[Saved entries]
==> src/hdl/bqc_pkg.sv <==
// ----------------------------------------------------------------------------
// bqc_pkg
// shared types and constants of the biquad cascade filter
// ----------------------------------------------------------------------------
`default_nettype none

package bqc_pkg;

    localparam int SAMPLE_W         = 24;
    localparam int COEF_W           = 32;
    localparam int NUM_W            = 4;
    localparam int ADDR_W           = 6;
    localparam int CFG_IDX_W        = 2;
    localparam int CFG_DATA_W       = 32;
    localparam int COEFS_PER_STAGE  = 5;
    localparam int DELAYS_PER_STAGE = 4;
    localparam int DLY_W            = DELAYS_PER_STAGE * SAMPLE_W;
    localparam int PROD_W           = COEF_W + SAMPLE_W;
    localparam int ACC_W            = PROD_W + 2;
    localparam int FRAC_SHIFT       = 30;
    localparam int Q_W              = ACC_W - FRAC_SHIFT;

    // coefficient address split: stage = (addr * 13) >> 6, exact for 6-bit addresses
    localparam int RECIP_MUL   = 13;
    localparam int RECIP_SHIFT = 6;
    localparam int RECIP_W     = ADDR_W + 4;

    localparam logic [CFG_IDX_W-1:0] REG_NUM_STAGES = 2'd0;
    localparam logic [CFG_IDX_W-1:0] REG_COEF_ADDR  = 2'd1;
    localparam logic [CFG_IDX_W-1:0] REG_COEF_DATA  = 2'd2;

    localparam logic [NUM_W-1:0]  NUM_STAGES_RST = 4'd1;

    localparam logic signed [SAMPLE_W-1:0] SAMPLE_MAX = 24'sh7FFFFF;
    localparam logic signed [SAMPLE_W-1:0] SAMPLE_MIN = 24'sh800000;
    localparam logic signed [ACC_W-1:0]    ROUND_BIAS = ACC_W'(1) << (FRAC_SHIFT - 1);

    typedef enum logic [2:0] {
        ST_IDLE,
        ST_MUL,
        ST_ADD1,
        ST_ADD2,
        ST_ADD3,
        ST_SAT
    } t_state;

    typedef struct packed {
        logic load_x;
        logic rd_en;
        logic mul;
        logic add1;
        logic add2;
        logic add3;
        logic sat_wr;
        logic load_out;
    } t_dp_cmd;

    typedef struct packed {
        logic out_full;
        logic out_taken;
    } t_dp_sts;

endpackage

`default_nettype wire

==> src/hdl/bqc_ctrl.sv <==
// ----------------------------------------------------------------------------
// bqc_ctrl
// sequencer that walks the active stages, five steps per stage
// ----------------------------------------------------------------------------
`default_nettype none

module bqc_ctrl #(
    parameter int MAX_STAGES = 8
) (
    input  wire logic                                           i_clk,
    input  wire logic                                           i_rst_n,
    input  wire logic                                           i_in_valid,
    output logic                                                o_in_ready,
    input  wire logic [(MAX_STAGES > 1 ? $clog2(MAX_STAGES) : 1)-1:0] i_last_stage,
    input  wire bqc_pkg::t_dp_sts                               i_sts,
    output bqc_pkg::t_dp_cmd                                    o_cmd,
    output logic [(MAX_STAGES > 1 ? $clog2(MAX_STAGES) : 1)-1:0] o_stage,
    output logic [(MAX_STAGES > 1 ? $clog2(MAX_STAGES) : 1)-1:0] o_rd_stage
);

    localparam int SW = (MAX_STAGES > 1) ? $clog2(MAX_STAGES) : 1;

    bqc_pkg::t_state r_state, n_state;
    logic [SW-1:0]   r_stage, n_stage;
    logic            w_is_last;
    logic            w_out_blocked;

    assign w_is_last     = (r_stage == i_last_stage);
    assign w_out_blocked = i_sts.out_full && !i_sts.out_taken;

    always_ff @(posedge i_clk) begin
        if (!i_rst_n) begin
            r_state <= bqc_pkg::ST_IDLE;
            r_stage <= '0;
        end else begin
            r_state <= n_state;
            r_stage <= n_stage;
        end
    end

    // next state
    always_comb begin
        n_state = r_state;
        n_stage = r_stage;
        case (r_state)
            bqc_pkg::ST_IDLE: begin
                if (i_in_valid) begin
                    n_state = bqc_pkg::ST_MUL;
                    n_stage = '0;
                end
            end
            bqc_pkg::ST_MUL:  n_state = bqc_pkg::ST_ADD1;
            bqc_pkg::ST_ADD1: n_state = bqc_pkg::ST_ADD2;
            bqc_pkg::ST_ADD2: n_state = bqc_pkg::ST_ADD3;
            bqc_pkg::ST_ADD3: begin
                if (!(w_is_last && w_out_blocked)) begin
                    n_state = bqc_pkg::ST_SAT;
                end
            end
            bqc_pkg::ST_SAT: begin
                if (w_is_last) begin
                    n_state = bqc_pkg::ST_IDLE;
                end else begin
                    n_state = bqc_pkg::ST_MUL;
                    n_stage = r_stage + SW'(1);
                end
            end
            default: n_state = bqc_pkg::ST_IDLE;
        endcase
    end

    // outputs
    always_comb begin
        o_cmd      = '0;
        o_in_ready = 1'b0;
        o_rd_stage = '0;
        case (r_state)
            bqc_pkg::ST_IDLE: begin
                o_in_ready = 1'b1;
                if (i_in_valid) begin
                    o_cmd.load_x = 1'b1;
                    o_cmd.rd_en  = 1'b1;
                end
            end
            bqc_pkg::ST_MUL:  o_cmd.mul  = 1'b1;
            bqc_pkg::ST_ADD1: o_cmd.add1 = 1'b1;
            bqc_pkg::ST_ADD2: o_cmd.add2 = 1'b1;
            bqc_pkg::ST_ADD3: o_cmd.add3 = 1'b1;
            bqc_pkg::ST_SAT: begin
                o_cmd.sat_wr = 1'b1;
                if (w_is_last) begin
                    o_cmd.load_out = 1'b1;
                end else begin
                    o_cmd.rd_en = 1'b1;
                    o_rd_stage  = r_stage + SW'(1);
                end
            end
            default: o_cmd = '0;
        endcase
    end

    assign o_stage = r_stage;

    a_load_out_free: assert property (@(posedge i_clk) disable iff (!i_rst_n)
        o_cmd.load_out |-> !w_out_blocked)
        else $error("result loaded over an untaken word");

    a_accept_starts: assert property (@(posedge i_clk) disable iff (!i_rst_n)
        (i_in_valid && o_in_ready) |=> (r_state == bqc_pkg::ST_MUL && r_stage == '0))
        else $error("accepted word did not start at the first stage");

    a_stage_bound: assert property (@(posedge i_clk) disable iff (!i_rst_n)
        (r_state != bqc_pkg::ST_IDLE) |-> (r_stage <= i_last_stage))
        else $error("stage counter ran past the last active stage");

endmodule

`default_nettype wire

==> config.mk <==
export PLATFORM = sky130hd
export DESIGN_NAME = bqc_ctrl
export DESIGN_NICKNAME = d
export VERILOG_FILES = /design/src/hdl/bqc_pkg.sv /design/src/hdl/bqc_ctrl.sv
export SDC_FILE = /design/constraint.sdc
export NUM_CORES = 1
export LEC_CHECK = 0
export BUFFER_PORTS_ARGS = -buffer_cell sky130_fd_sc_hd__clkbuf_2
export CAP_MARGIN = 5
export CORE_UTILIZATION = 28
export DETAILED_ROUTE_END_ITERATION = 12
export PLACE_DENSITY = 0.56
export RECOVER_POWER = 25
export SYNTH_ARGS = -nofsm -noshare
export SYNTH_HDL_FRONTEND = slang
export SYNTH_SLANG_ARGS = --single-unit
==> constraint.sdc <==
create_clock -name i_clk -period 1.4 [get_ports i_clk]
set_clock_uncertainty 0.05 [all_clocks]
set_input_delay 0.14 -clock i_clk [delete_from_list [all_inputs] [get_ports i_clk]]
set_output_delay 0.14 -clock i_clk [all_outputs]
set_load 0.02 [all_outputs]
==> reports/qor.yml, run 1 <==
use_met2: 0.315
busiest_layer: "met2"
p_sw_frac: 0.371
first_pass_iters: 2
gr-usage-met3: 0.0667
grt_max_degree: 8
grtUsageTotal: 0.184
hpwl_um: 726
nNetsFinal: 88
cts_tree: "built"
combPwrFrac: 0.509
place.port_buffers: 22
drtIter0Drc: 4
holdWs_ps: 131
crit_required_ps: 1210
syn-num-nets: 55
design_area_sq_um: 815
p_seq_frac: 0.288
dp_cells: 85
n_fill_cell: 104
hold_violations: 0
gp_congestion: 0.733
start_util: 0.308
cts-root-buf: "clkbuf_4"
outcome: "finished with violations"
grt_pass1_wl_mm: 1.85
rows: 13
violations: "setup timing"
rsz0062_at_grt: "true"
synth_cell_types: 22
finalSetupTns_ps: -672
first_global_vias: 426
placed_area_sq_um: 588
gr-total-overflow: 0
timing.fmax_mhz: 647
leakagePower_uw: 0.000358
seq_area_sq_um: 140
yosys_warnings: 0
endpoint_kind: "output port"
cp_data_arrival_time_ps: 1360
die_w_um: 40.1
viasPerCell: 4.73
vias: 435
internal_power_uw: 478
drcViolationCount: 0
seq_area_frac_synth: 0.296
maxCapViolCount: 0
drt_wl_total_mm: 1.15
antenna_found_initial: 0
pwr_density_cell_mw_per_mm2: 934
finalPower_uw: 761
worstSetupPathType: "flip-flop to output port"
cts_sinks: 6
grt_use_met1: 0.214
final_cell_mix: "11 x clkbuf_2, 8 x buf_4, 6 x buf_6"
syn_area_per_cell_sq_um: 8.81
slew_viol_final: 0
cts_buffers: 3
path_clk_slew_ps: 40
setup_viol: 6
min_period_ps: 1550
worst_pin_slew_ps: 361
drt-wirelength-per-cell_um: 12.5
worst_hold_path_type: "input pin to flip-flop"
n_antenna_cell: 0
die_y_um: 40.1
cts_htree_levels: 1
power_switching_uw: 283
netlist_instances: 46
pin_count: 23
synthToLayoutAreaGrowth_pct: 101
slew_headroom: 0.759
fin_ws_ps: -146
p_clk_frac: 0.202
clock_path_buffers: 2
cp_max_fo: 7
clk_latency_ps: 240
netlist_area_sq_um: 405
yosys_register_bits: 6
multi_input_comb_area_sq_um: 367
finalCritPeriodShare: 1.10
peakVddDrop_mv: 0.721
fin_cells: 92
drive_gt1_frac: 0.779
coreArea_sq_mm: 0.00132
ant_nets: 0
mostFrequentLayoutCell: "clkbuf_2"
startpoint_type: "flip-flop"
die_area_sq_mm: 0.00160
[state kept, by name, summed over array words and instances, names as in the netlist]
signal,cells
r_state,3
o_stage,3
[power groups by stage]
stage / registers, uW / logic (uW) / clock network [uW]
floorplan: 196 / 212 / 0
global placement: 224 / 279 / 0
detailed placement: 224 / 278 / 0
CTS: 217 / 334 / 157
global route: 223 / 420 / 177
finish: 219 / 388 / 154
[worst max-delay path, cell delays in order, from the launching register on]
cell,delay (ps)
dfxtp_4,350
xor2_4,160
o31ai_4,230
buf_6,190
nand2_4,60
buf_8,120
[through the flow]
step / setup slack (ps) / util
6_report: -146 / 0.618
5_1_grt: -204 / 0.618
4_1_cts: -133 / 0.574
3_5_place_dp: 21.7 / 0.446
3_3_place_gp: 48.3 / 0.446
2_1_floorplan: -52.5 / -
[area by class of cell]
type                            instances  share of cell area
Clock buffer                            3              0.0276
Inverter                                4              0.0184
Multi-Input combinational cell         33               0.450
Timing Repair Buffer                   31               0.309
Tap cell                               15              0.0230
Sequential cell                         6               0.172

* [What is needed] The expected result is a copy of each line in the records where "placement" appears.

* [Response for this exercise]
global placement: 224 / 279 / 0
detailed placement: 224 / 278 / 0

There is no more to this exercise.